Reputation: 1657
i.e.:
<form 1>
<input type="hidden" name="url" value="1">
</form 1>
and
<form 2>
<input type="hidden" name="url" value="2">
</form 2>
Is this allowed and valid?
Upvotes: 95
Views: 102549
Reputation: 2597
"This is Not Good" parses correctly on every browser I know of; if two url's appear in the url encoded string, it will be treated as an array. Try this in JQuery:
$('<form name="form1">\
<input type="hidden" name="url" value="1">\
<input type="hidden" name="url" value="2">\
</form>').serialize()
and you will get: "url=1&url=2"
a well-written query string parser will return a json structure like this:
{"url":["1", "2"]}
Upvotes: 10
Reputation: 39
<form>
<input type="hidden" name="url[]" value="1">
<input type="hidden" name="url[]" value="2">
</form>
In PHP you will get values with $_POST['url']
for($i=0;$i<count(url);$i++)
echo $_POST['url'][$i];
Upvotes: 4
Reputation: 21838
Yes -- each will only submit with their respective forms.

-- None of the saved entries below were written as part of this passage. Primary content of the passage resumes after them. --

File: src/core/vtpd_pkg.sv
// Package with constants and carrier types for the period/duty compare registers.
package vtpd_pkg;
   localparam int unsigned VTPD_NUM_SUB = 4;
   localparam int unsigned VTPD_DW = 16;
   localparam int unsigned VTPD_AW = 4;
   // Word indices of the register file; byte address is twice the index.
   localparam logic [3:0] VTPD_IDX_PER0 = 4'h0;
   localparam logic [3:0] VTPD_IDX_DTY0 = 4'h4;
   localparam logic [15:0] VTPD_RST_VAL = 16'h0000;
   localparam logic [15:0] VTPD_CNT_ZERO = 16'h0000;
   localparam logic [15:0] VTPD_CNT_ONE = 16'h0001;

   typedef enum logic {VTPD_MODE_PWM, VTPD_MODE_CAP} vtpd_mode_e;

   // Register bus request, word wide, word index addressing.
   typedef struct packed {
      logic rd;
      logic wr;
      logic [3:0] idx;
      logic [15:0] wdata;
   } vtpd_req_s;

   // Per-subsystem view of the counter side.
   typedef struct packed {
      logic [15:0] count;
      logic [1:0] run;
      vtpd_mode_e mode;
      logic polarity;
      logic per_cap;
      logic dty_cap;
   } vtpd_cnt_s;

   // State of one compare channel.
   typedef struct packed {
      logic [15:0] per_buf;
      logic [15:0] per_act;
      logic [15:0] dty_buf;
      logic [15:0] dty_act;
      logic pwm;
      logic [15:0] cnt_prev;
   } vtpd_ch_s;
endpackage : vtpd_pkg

If you have them in the same form, one will override the other and it is not valid.
EDIT: As pointed out by Mahmoodvcs that the overriding only occurs in some languages (such as PHP) as is not inherent within HTML itself.
Upvotes: 5
Reputation: 21
A) Your first example is okay, because the forms time of submission will be different:
<form id="1">
<input type="hidden" name="url" value="1">
</form>
<form id="2">
<input type="hidden" name="url" value="2">
</form>
B) Your second example is also okay, but not standard coding practice:
<form>
<input type="hidden" name="url" value="1">
<input type="hidden" name="url" value="2">
</form>
Java code two extract both values:
Map<String,String[]> parmMap = requestObj.getParameterMap();
String input1 = parmMap.get("url")[0];
String input2 = parmMap.get("url")[1];
Upvotes: 1
Reputation:
Yes, it is valid
This is Good
<form name="form1">
<input type="hidden" name="url" value="1">
</form>
<form name="form2">
<input type="hidden" name="url" value="2">
</form>
This is also fine and will generally be interpreted as an array of values, e.g. {url: [1, 2]}
, depending on what your server does. In a URL encoding, it will look like url=1&url=2
.
<form name="form1">
<input type="hidden" name="url" value="1">
<input type="hidden" name="url" value="2">
</form>
Upvotes: 88
Reputation: 10983
To test if it is valid or not, creat you page and test at W3C here :
Upvotes: 2
Reputation: 943207
Yes.
More, it is essential if you are dealing with radio button groups.